▸ Exercise goal: In the listing below, locate the line containing "drop at 668 uV" and the line containing "share at 0.119". Output both of them and every line between, exactly as written, and nothing more.

▸ Provided data:
↓

`src/rtl/x9_pkg.sv`:
```
// Shared types and default sizing for the X9 run controller.
package x9_pkg;

  typedef enum logic [1:0] {
    IDLE   = 2'd0,
    HOLD   = 2'd1,
    RUN    = 2'd2,
    REPORT = 2'd3
  } run_state_t;

  localparam int X9_CYC_W   = 16;
  localparam int X9_RST_CYC = 2;
  localparam int X9_TIMEOUT = 4000;

endpackage

```
`src/rtl/x9_run_ctrl_run_cycle_ctr.sv`:
```
// Purpose: CW-bit up-counter with sync clear, enable, saturation at all-ones, terminal count at TC_VAL.
// Latency: count updates one cycle after en; tc is a decode of the current count.
// Backpressure: none, the counter simply holds when en is low or it is saturated.
module run_cycle_ctr #(
  parameter int             CW     = 16,
  parameter logic [CW-1:0]  TC_VAL = '1
) (
  input  logic          clk,
  input  logic          reset,
  input  logic          clr,
  input  logic          en,
  output logic [CW-1:0] cnt,
  output logic          tc
);

  always_ff @(posedge clk) begin
    if (reset || clr) begin
      cnt <= '0;
    end else if (en && (cnt != '1)) begin
      cnt <= cnt + CW'(1);
    end
  end

  assign tc = (cnt == TC_VAL);

endmodule

```
`src/rtl/x9_run_ctrl.sv`:
```
// Purpose: owns the X9 core reset; holds it RST_CYC cycles, runs until done/limit, reports. Macro X9_RUN_CTRL_TIMEOUT_EN enables the limit.
// Latency: req to ack is RST_CYC + k + 1 cycles for done in RUN cycle k; all outputs registered.
// Backpressure: req is a level sampled only in IDLE; core_done is sampled only in RUN.
module x9_run_ctrl
  import x9_pkg::*;
#(
  parameter int CW      = X9_CYC_W,
  parameter int RST_CYC = X9_RST_CYC,
  parameter int TIMEOUT = X9_TIMEOUT
) (
  input  logic          clk,
  input  logic          reset,
  input  logic          req,
  input  logic          core_done,
  output logic          core_reset,
  output logic          busy,
  output logic          ack,
  output logic [CW-1:0] cycles,
  output logic          timeout
);

  localparam int HW = (RST_CYC > 1) ? $clog2(RST_CYC) : 1;

  run_state_t    state_q, state_d;
  logic [HW-1:0] hold_q;
  logic          ctr_clr, ctr_en;
  logic          run_tc;
  logic          limit_hit;

  run_cycle_ctr #(
    .CW     (CW),
    .TC_VAL (CW'(TIMEOUT - 1))
  ) u_run_ctr (
    .clk   (clk),
    .reset (reset),
    .clr   (ctr_clr),
    .en    (ctr_en),
    .cnt   (cycles),
    .tc    (run_tc)
  );

`ifdef X9_RUN_CTRL_TIMEOUT_EN
  // tc is true during RUN cycle TIMEOUT, so the count lands on TIMEOUT at the edge
  assign limit_hit = run_tc;

  always_ff @(posedge clk) begin
    if (reset || ctr_clr) begin
      timeout <= 1'b0;
    end else if ((state_q == RUN) && run_tc && !core_done) begin
      timeout <= 1'b1;
    end
  end
`else
  logic tc_unused;
  assign tc_unused = run_tc;
  assign limit_hit = 1'b0;
  assign timeout   = 1'b0;
`endif

  always_ff @(posedge clk) begin
    if (reset) begin
      state_q    <= IDLE;
      hold_q     <= '0;
      core_reset <= 1'b1;
      busy       <= 1'b0;
      ack        <= 1'b0;
    end else begin
      state_q    <= state_d;
      if (state_q == IDLE) begin
        hold_q <= HW'(RST_CYC - 1);
      end else if ((state_q == HOLD) && (hold_q != '0)) begin
        hold_q <= hold_q - HW'(1);
      end
      core_reset <= (state_d != RUN);
      busy       <= (state_d == HOLD) || (state_d == RUN);
      ack        <= (state_d == REPORT);
    end
  end

  always_comb begin
    state_d = state_q;
    ctr_clr = 1'b0;
    ctr_en  = 1'b0;
    case (state_q)
      IDLE: begin
        if (req) begin
          state_d = HOLD;
          ctr_clr = 1'b1;
        end
      end
      HOLD: begin
        if (hold_q == '0) state_d = RUN;
      end
      RUN: begin
        ctr_en = 1'b1;
        if (core_done || limit_hit) state_d = REPORT;
      end
      REPORT:  state_d = IDLE;
      default: state_d = IDLE;
    endcase
  end

endmodule

```
`config.mk`:
```
export PLATFORM = sky130hd
export DESIGN_NAME = x9_run_ctrl
export DESIGN_NICKNAME = d
export VERILOG_FILES = /design/src/rtl/x9_pkg.sv /design/src/rtl/x9_run_ctrl_run_cycle_ctr.sv /design/src/rtl/x9_run_ctrl.sv
export SDC_FILE = /design/constraint.sdc
export NUM_CORES = 1
export LEC_CHECK = 0
export ABC_AREA = 1
export BUFFER_PORTS_ARGS = -buffer_cell sky130_fd_sc_hd__buf_2
export CORE_ASPECT_RATIO = 1.25
export CORE_MARGIN = 4
export CORE_UTILIZATION = 48
export DETAILED_ROUTE_END_ITERATION = 8
export PLACE_DENSITY = 0.83
export REMOVE_ABC_BUFFERS = 1
export SYNTH_ARGS = -nofsm -noshare
export SYNTH_HDL_FRONTEND = slang
export SYNTH_SLANG_ARGS = --single-unit
```
`constraint.sdc`:
```
create_clock -name clk -period 1.6 [get_ports clk]
set_clock_uncertainty 0.15 [all_clocks]
set_input_delay 0.08 -clock clk [delete_from_list [all_inputs] [get_ports clk]]
set_output_delay 0.08 -clock clk [all_outputs]
set_load 0.005 [all_outputs]
```
[Word-level counts from Yosys, hierarchy flattened]
Cells that the tools add are included.
Storage, ports and cells
  output and inout bits: 20
  word-level logic and storage cells: 31
  bits in registers: 22
  input bits: 4
Cells by class
  eq/ne operators: 8
  reduce and logical (&&, ||, !) cells: 6
  mux-type cells: 9
  add/subtract/negate cells: 2
Operators by type and width (count)
  $add 16x1->16 const B: 1
  $ne 16x16->1 const B: 1
  $eq 2x2->1 const B: 4
  $pmux 2 s4: 1
  $mux 2: 3
  $mux 1: 5
  $eq 2x1->1 const B: 2
  $logic_and 1x1->1: 2
  $logic_not 2->1: 1
  $logic_or 1x1->1: 2
  $ne 2x2->1 const B: 1
  $reduce_bool 2->1: 1
  $sub 1x1->1 const B: 1

[Logic depth before layout (Yosys ltp)]
Gate-level depths: netlist of the first run.
  word-level depth: 4
  depth in mapped cells: 9
  gate-level depth less buffers: 9

[Modules after synthesis]
From an unflattened synthesis of the first run, not the netlist that was laid out.
Unflattened totals
  cells, all modules: 191
  area total of the unflattened synthesis: 1242.4 um^2
Modules (own cells, without submodules)
  run_cycle_ctr: cells each 157, times used 1, area each 975.9 um^2, seq. area each 320.3 um^2
  x9_run_ctrl: cells each 34, times used 1, area each 266.5 um^2, seq. area each 120.1 um^2

[Least setup slack after synthesis of the first run]
Ideal clock, no wire load.
  path type: reg-to-reg
  start point: reg u_run_ctr.cnt[0]
  end point: reg u_run_ctr.cnt[14]
  buffers on the path: 1
  period minus slack after synthesis: 1.539 ns
  arrival: 1.274 ns
  setup slack: 0.061 ns
  cell stages (with the launch flop): 8
  data required time: 1.335 ns
  library setup time: 0.115 ns
  cell sequence: dfxtp_1 > ha_1 > inv_1 > nor2_2 > nand4_4 > buf_6 > a21oi_1 > nor2_1
On the way
  cells in the longest elaborated chain, start to end: 2
  elaborated cells between the ends (all ways): 3
  classes of those cells: add/sub (1); eq/ne (1); reduce/logical (1)
Ends and longest elaborated chain
  from (decl): RTL line x9_run_ctrl_run_cycle_ctr.sv:12  | output logic [CW-1:0] cnt,
  from (signal assigned): RTL line x9_run_ctrl_run_cycle_ctr.sv:20  | cnt <= cnt + CW'(1);
  branches (longest 2 deep; another with $add 16x1->16)
Parallel ways; which one is timed is not known.
A chain may end at the register's enable or synchronous reset.

[Worst setup path in the final report of the first run]
  start point: reg u_run_ctr.cnt[2]
  end point: reg u_run_ctr.cnt[9]
Same word-level chain as after synthesis.

==> results.md, run 1 <==
* Maximum vdd drop at about 650 uV
* Largest net degree at the start of global routing at 21
* Sequential-to-total area share from yosys stat at 0.372
* Ys Warns at 0
* Cell row count at 19
* Synth-to-layout area growth at 21.3%
* Critical path data arrival time at approximately 1.6 ns
* Crit path from: u_run_ctr.cnt[2]
* Root Driver: clkbuf_4
* Core area at roughly 2300 um^2
* Initial Utilization at 0.518
* Syn Std Cell Area at 1180 um^2
* Initial antenna violation count at 0
* Setup WS pre-CTS at 0.0974 ns
* Clock sinks at 22
* Seq cells post-synth at 22
* CTS HTree Levels at 1
* CTS Buf Count at 3
* Total track usage at 0.176
* Leading cell type in the layout, fill and taps excluded: nand2_1
* Crit Path Class: reg2reg
* Vias in the first global route at ~1,100
* DR WL/cell at approximately 11 um
* DR DRC count at 0
* Status: finished, final reports clean
* Max cap viols at 0
* Post-Synthesis Cells at approximately 180
* Post-route cell area at around 1400 um^2
* Placed wire-length estimate at 1.92 mm
* Slowest cell delay on critical path at about 0.40 ns
* Post-CTS setup buffer count at 0
* Final core utilization at 0.628
* Worst Hold Class: reg2reg
* CTS tree: built
* Clock Latency Late Sink at 0.31 ns
* Worst setup SP type: flop
* Initial DRC count at 26
* Slowest cell on crit path: dfxtp_1
* Share of layout cells above drive strength 1 at 0.256
* Fin. Hold Viols at 0
* Reg2Reg Setup Slack at 0.09 ns
* Syn Area/Cell at between 6 and 7 um^2
* Synth top area share at 0.372
* Synth cell types at 21
* Routed WL at about 2.6 mm
* Vias per Instance at about 4.9
* First-pass GRT wire length at about 4.5 mm
* Worst setup margin at 0.0905 ns
* Slew Limit Fails at 0
* GPL Wtd Cong at 0.820
* Die H at ~63 um
* CP endpoint: u_run_ctr.cnt[9]
* Leak at roughly 0.62 nW
* DR vias at 1,172
* Most frequent cells in the layout: 45 x nand2_1, 35 x nor2_1, 22 x buf_2
* Io pins at 24
* Die ar. at ~3300 um^2
* Fin crit share at 0.943
* Power consumption at ~0.93 mW
* Final setup viols at 0
* # diodes at 0
* Clock slew at reported path FFs at 0.11 ns
* Fmax at about 660 MHz
* R2R cell count at 6
* Synth top area cells: dfxtp_1 37%, nand2_1 14%, nor2_1 12%
* CP Cell Sequence: nand2_1 > nor2_4 > nand4_4 > buf_4 > a21oi_1 > nor2_1
* Longest Clk Path Bufs at 2
* DP Area at roughly 1400 um^2
* Final #Nets at 214
* Critical Path End Type: flop
* Pre-antenna DRT Iters at 4
* CP Max Fanout at 6
* Grt total ovfl at 0
* Port Buffers at 22
* Routed Antenna Nets at 0
* Reg2reg start: u_run_ctr.cnt[2]
* Pwr/cell area at 648 nW/um^2
* Synth area leader: dfxtp_1
* Worst r2r dst: u_run_ctr.cnt[9]
* Final min period at 1.51 ns
* Die Span X at between 50 and 60 um
* WP data required at approximately 1.7 ns
critical path: cells and delay by family (launching register included):
kind	cells	cell delay [ns]
AND/OR/NAND/NOR	4	0.55
flip-flops	1	0.40
buffers and inverters	1	0.18
AO/OA/AOI/OAI	1	0.13
repair_timing:
action                                  in CTS  in global routing
gates resized for setup                      0                  8
hold buffers                                 3                  0
hold endpoints to repair                     6                  0
endpoints found under the setup margin       0                 11
logic make-up (layout without fill, tap and decap cells):
group,Yosys count,in the layout,share of synthesized area
AOI/OAI and AO/OA,16,16,0.0751
DFF,22,22,0.372
buffers and inverters,21,52,0.0857
and+or+nand+nor,115,115,0.453
adders and majority gates,1,1,0.0106
other,1,1,0.00317
registers in the layout, summed over array words and instances, names as in the netlist:
| name | cells |
|---|---|
| u_run_ctr.cnt | 16 |
| busy | 1 |
| hold_q | 1 |
| core_reset | 1 |
| state_q | 2 |
| ack | 1 |
synthesized netlist by cell type (all sizes together):
library cell  count
or2               1
buf               4
nand3            17
nand4             3
conb              1
inv              17
a21oi            14
nor2             44
a21boi            1
nand2            48
nor3              2
ha                1
a211oi            1
dfxtp            22
how the worst min path moves through the flow:
stage,startpoint,to,slack (ns),cells past startpoint
global route,hold_q,hold_q,0.38,2
CTS,hold_q,hold_q,0.35,2
detailed placement,reset,hold_q,0.17,2
global placement,reset,ack,0.16,2
floorplan,reset,ack,0.002,1
finish,hold_q,hold_q,0.35,2
metrics by stage:
stage	TNS (ns)	std cells	hold slack, ns
5_1_grt	-0.0679	238	0.383
6_report	0	238	0.345
3_3_place_gp	0	232	0.161
2_1_floorplan	0	172	0.00238
4_1_cts	0	238	0.345
3_5_place_dp	0	232	0.167
power by group:
part | leakage, nW | internal (mW) | total (mW) | switching [mW]
Sequential | 0.179 | 0.566 | 0.575 | 0.00957
Combinational | 0.424 | 0.0452 | 0.109 | 0.0635
Clock | 0.0138 | 0.0881 | 0.245 | 0.157
Total | 0.617 | 0.699 | 0.929 | 0.230
final cells by class:
cell class,count,area (um^2)
sequential,22,443
tap,31,38.8
inverter,17,63.8
clock buffer,3,22.5
timing repair buffer,32,205
fill,222,848
multi-input combinational,133,661
per-layer routing:
layer	part of all wire	global-route usage	up-vias	wire length, um
met5	0	0	-	0
met4	0.026	0.0831	0	70
met3	0.038	0.0283	7	101
met2	0.50	0.283	31	1320
met1	0.44	0.224	520	1160
li1	-	-	614	-
Power figures use the tool's default switching activity.
==> run 2: changes to the inputs <==
ABC_AREA = unset   (was 1)
CORE_UTILIZATION = 47   (was 48)
==> results.md, run 2 <==
* Synth top area cells: dfxtp_1 41%, a21oi_1 5.6%, or4_1 4.2%
* Slew Limit Fails at 0
* Synth cell types at 38
* Worst Hold Class: reg2reg
* Post-synth top flop: dfxtp_1
* First-pass GRT wire length at just under 6 mm
* # diodes at 0
* Longest Clk Path Bufs at 2
* Synth Area in Adders at 0.0116
* Max reg flops at 16
* Final setup viols at 13
* Io pins at 24
* Top-count cell post-synth: dfxtp_1
* Synth-to-layout area growth at 63.7%
* CTS HTree Levels at 1
* Initial antenna violation count at 0
* Vias in the first global route at about 1,300
* Grt total ovfl at 0
* Leak at around 0.76 nW
* Synth area leader: dfxtp_1
* Post-synthesis compound-gate area fraction at 0.202
* Final core utilization at 0.805
* Pre-antenna DRT Iters at 4
* Biggest register: u_run_ctr.cnt
* Leading cell type in the layout, fill and taps excluded: buf_4
* Routed WL at about 4.2 mm
* DR DRC count at 0
* Met2 wire length at 2.15 mm
* DR vias at roughly 1,400
* Maximum vdd drop at 668 uV
* CP Cell Sequence: nand4_1 > or3_4 > buf_4 > o31ai_1 > a21oi_2
* Top cells by count, synth: 22 x dfxtp_1, 12 x a21oi_1, 11 x nor2_1, 8 x nand2_1
* Max cap viols at 0
* Post-synth EDFFs at 0
* Status: finished with violations
* CTS tree: built
* Initial DRC count at a little under 80
* Combinational power share at 0.119
* Mux cell area share after synthesis at 0.00930
* GPL Wtd Cong at 0.852
* Hold Slack at about 0.37 ns
* Initial Utilization at 0.492
* DP Area at between 1000 and 1500 um^2
* Synth top area share at 0.409
* Seq pwr share at 0.559
* Final #Nets at slightly below 200
* Placed wire-length estimate at approximately 2.2 mm
* Crit Path Class: reg2reg
* Worst setup SP type: flop
* Post-Synth XOR/XNOR Area at 0
* Ys async rst share at 0
* Post-Synthesis Cells at between 100 and 150
* Pwr/cell area at 580 nW/um^2
* Sw Share at 0.256
* Seq cells post-synth at 22
* Syn Std Cell Area at roughly 1100 um^2
* WP data required at ~1.7 ns
* Syn Area/Cell at about 8.4 um^2
* Root Driver: clkbuf_4
* Largest family of logic cells by synthesized area: simple AND/OR/NAND/NOR gates
* Critical Path End Type: flop
* WP buf/inv at 1
* Port Buffers at 22
* Slowest cell delay on critical path at around 0.46 ns
* Ys Warns at 0
* Reg2Reg Setup Slack at -0.24 ns
* Core area at 2190 um^2
* Clock Latency Late Sink at between 0.3 and 0.4 ns
* Clock sinks at 22
* Crit path from: u_run_ctr.cnt[3]
* Clock slew at reported path FFs at 0.13 ns
* Internal Pwr Total at approximately 0.76 mW
* Reg2reg start: u_run_ctr.cnt[3]
* Total negative setup slack at -2.20 ns
* Vias per Instance at 6.28
* RSZ-0062 raised after global routing: true
* Fin crit share at 1.15
* Fmax at ~540 MHz
* DR WL/cell at around 19 um
* Slowest cell on crit path: or3_4
* Die Span X at 50.8 um
* Switching power at between 0.2 and 0.3 mW
* Sequential-to-total area share from yosys stat at 0.409
* Worst setup margin at -0.243 ns
* Post-Synth Simple-Gate Area at 0.317
* M1 WL at about 1.6 mm
* Cell row count at 19
* Largest regs: u_run_ctr.cnt (16), state_q (2)
* Delay-heaviest family, CP: simple AND/OR/NAND/NOR gates
* Violations in the final reports: negative setup slack
* CTS Buf Count at 3
* Largest net degree at the start of global routing at 13
* Die H at 61.5 um
* Critical path data arrival time at approximately 1.9 ns
* Share of layout cells above drive strength 1 at 0.528
* Die ar. at 3120 um^2
* Total track usage at 0.253
* Post-route cell area at roughly 1800 um^2
* Fin. Hold Viols at 0
* CP Max Fanout at 7
* Routed Antenna Nets at 0
* Clock Power Share at 0.322
* Final min period at between 1.5 and 2 ns
* Origin of the worst min-delay path: u_run_ctr.cnt[11]
* Top sig layer: met4
* Met3 wire length at about 240 um
* Most frequent cells in the layout: 34 x buf_4, 22 x buf_2, 12 x dfxtp_1
-- run 2: cell types whose count changed in the layout (fill, tap and decap cells not counted), sizes merged, moves of 3 or more --
| cell | before | now |
|---|---|---|
| nand2b | 0 | 3 |
| o31ai | 0 | 5 |
| nor3b | 0 | 3 |
| nand2 | 48 | 8 |
| or4 | 0 | 6 |
| o21ai | 0 | 7 |
| nand3 | 17 | 7 |
| nor2 | 44 | 11 |
| or3 | 0 | 4 |
| buf | 29 | 63 |
| inv | 17 | 3 |
-- run 2: kinds of logic after synthesis --
group / after synthesis
AND/OR/NAND/NOR: 61
AO/OA/AOI/OAI: 34
flip-flops: 22
buffers and inverters: 8
multiplexers: 1
adder cells (fa/ha/maj): 1
other: 1
-- run 2: what timing repair did --
item	4_1_cts	5_1_grt
hold buffers	3	0
resized for setup	30	23
endpoints found under the setup margin	16	16
endpoints found under the hold margin	6	0
buffers inserted	6	2
cloned	1	0
pin swaps	17	17
-- run 2: power by group through the flow --
stage	Combinational, mW	Sequential, mW	Clock (mW)
final	0.122	0.571	0.329
after global routing	0.132	0.572	0.346
after CTS	0.115	0.571	0.326
after detailed placement	0.105	0.581	0
after global placement	0.0994	0.581	0
after floorplan	0.0486	0.586	0
-- run 2: routing by layer --
metal	track usage	vias to the layer above
li1	-	613
met2	0.466	85
met4	0.154	0
met3	0.0387	29
met1	0.276	679
met5	0	-
-- run 2: worst paths after layout --
kind / to / cells past startpoint
hold / removal: u_run_ctr.cnt[11] / 2
setup reg to reg: u_run_ctr.cnt[13] / 5
setup / recovery: u_run_ctr.cnt[13] / 5
hold reg to reg: u_run_ctr.cnt[11] / 2
-- run 2: stage by stage --
stage / total power, mW / worst slack [ns] / cells
after floorplan: 0.635 / -0.776 / 123
after global placement: 0.680 / -0.201 / 209
after detailed placement: 0.686 / -0.246 / 209
after CTS: 1.01 / -0.212 / 223
after global routing: 1.05 / -0.279 / 224
final: 1.02 / -0.243 / 224
-- run 2: worst reg2reg max path, stage by stage (launching register included) --
cell and delay (ns):
dfxtp_2 0.36, nand4_1 0.14, or3_4 0.46, buf_4 0.16, o31ai_1 0.37, a21oi_2 0.10
-- run 2: layout make-up --
| type | instances | area (um^2) |
|---|---|---|
| fillers | 137 | 425 |
| flip-flops and latches | 22 | 458 |
| multi-input cells | 98 | 734 |
| well taps | 31 | 38.8 |
| repair buffers | 66 | 483 |
| clock buffers | 4 | 36.3 |
| inverters | 3 | 11.3 |
==> run 3: changes to the inputs <==
CELL_PAD_IN_SITES_DETAIL_PLACEMENT = 0   (was unset)
CELL_PAD_IN_SITES_GLOBAL_PLACEMENT = 2   (was unset)
CORE_UTILIZATION = 27   (was 47)
PLACE_DENSITY = 0.81   (was 0.83)
==> results.md, run 3 (same netlist as run 2, synthesis figures left out) <==
* Synth-to-layout area growth at 69.1%
* Pre-antenna DRT Iters at 4
* Worst Hold Class: in2reg
* Clock Latency Late Sink at around 0.26 ns
* Worst setup SP type: flop
* CP Max Fanout at 8
* Die Span X at 64.5 um
* CTS Buf Count at 3
* Biggest register: u_run_ctr.cnt
* Final setup viols at 12
* CP Cell Sequence: nand3_2 > or3_4 > or4_4 > a21oi_2
* Max reg flops at 16
* CTS tree: built
* Vias per Instance at ~4.9
* WP buf/inv at 0
* Placed wire-length estimate at ~2.4 mm
* Core area at between 3000 and 4000 um^2
* Filler Cells Inserted at 389
* Fmax at around 570 MHz
* Cell row count at 25
* DP Cell Count at around 240
* Internal Pwr Total at between 0.9 and 1 mW
* Clock slew at reported path FFs at 0.08 ns
* Final #Nets at between 200 and 250
* R2R cell count at 4
* Vias in the first global route at 1,296
* Pwr/cell area at between 600 and 700 nW/um^2
* DR DRC count at 0
* Violations in the final reports: negative setup slack
* Total track usage at 0.142
* Slew Limit Fails at 0
* Routed Antenna Nets at 0
* RSZ-0062 raised after global routing: true
* Initial DRC count at a little over 60
* Initial antenna violation count at 0
* Grt total ovfl at 0
* Most frequent cells in the layout: 40 x buf_4, 22 x buf_2, 13 x dfxtp_1
* Largest net degree at the start of global routing at 14
* Final min period at approximately 1.8 ns
* Die H at just under 80 um
* Seq pwr share at 0.467
* Setup WS pre-CTS at -0.264 ns
* Leading cell type in the layout, fill and taps excluded: buf_4
* Reg2Reg Setup Slack at -0.16 ns
* Root Driver: clkbuf_8
* Final core utilization at 0.477
* GPL Wtd Cong at just under 0.9
* Clock sinks at 22
* Switching power at between 0.2 and 0.3 mW
* First-pass GRT wire length at between 5 and 6 mm
* Largest regs: u_run_ctr.cnt (16), state_q (2)
* Routed WL at between 3 and 4 mm
* Hold Path Stages at 5
* Critical path data arrival time at around 1.8 ns
* Delay-heaviest family, CP: simple AND/OR/NAND/NOR gates
* Status: finished with violations
* CTS HTree Levels at 1
* Slowest cell delay on critical path at between 0.5 and 0.6 ns
* DR WL/cell at 13.3 um
* CP Depth at 4
* Sw Share at 0.215
* Power consumption at around 1.2 mW
* Die ar. at a little over 5000 um^2
* Io pins at 24
* Maximum vdd drop at 373 uV
* Max cap viols at 0
* Fin cells at 249
* Leak at just under 0.8 nW
* Clock Power Share at 0.429
* Slowest cell on crit path: or4_4
* Port Buffers at 22
* # diodes at 0
* Crit Path Class: reg2reg
* Critical Path End Type: flop
* Share of layout cells above drive strength 1 at 0.549
* WP data required at around 1.7 ns
* Fin crit share at 1.10
* Total negative setup slack at -1.13 ns
* DR vias at roughly 1,200
* Worst setup margin at -0.160 ns
* Fin. Hold Viols at 0
* Combinational power share at 0.105
* Initial Utilization at 0.282
* Longest Clk Path Bufs at 2
==> run 3: changes by cell type in the layout (fill, tap and decap cells not counted), sizes merged <==
cell,change
buf,+3
bufinv,+1
clkbuf,-1
dlygate4sd3,-1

↑

▸ Your solution:
* Maximum vdd drop at 668 uV
* CP Cell Sequence: nand4_1 > or3_4 > buf_4 > o31ai_1 > a21oi_2
* Top cells by count, synth: 22 x dfxtp_1, 12 x a21oi_1, 11 x nor2_1, 8 x nand2_1
* Max cap viols at 0
* Post-synth EDFFs at 0
* Status: finished with violations
* CTS tree: built
* Initial DRC count at a little under 80
* Combinational power share at 0.119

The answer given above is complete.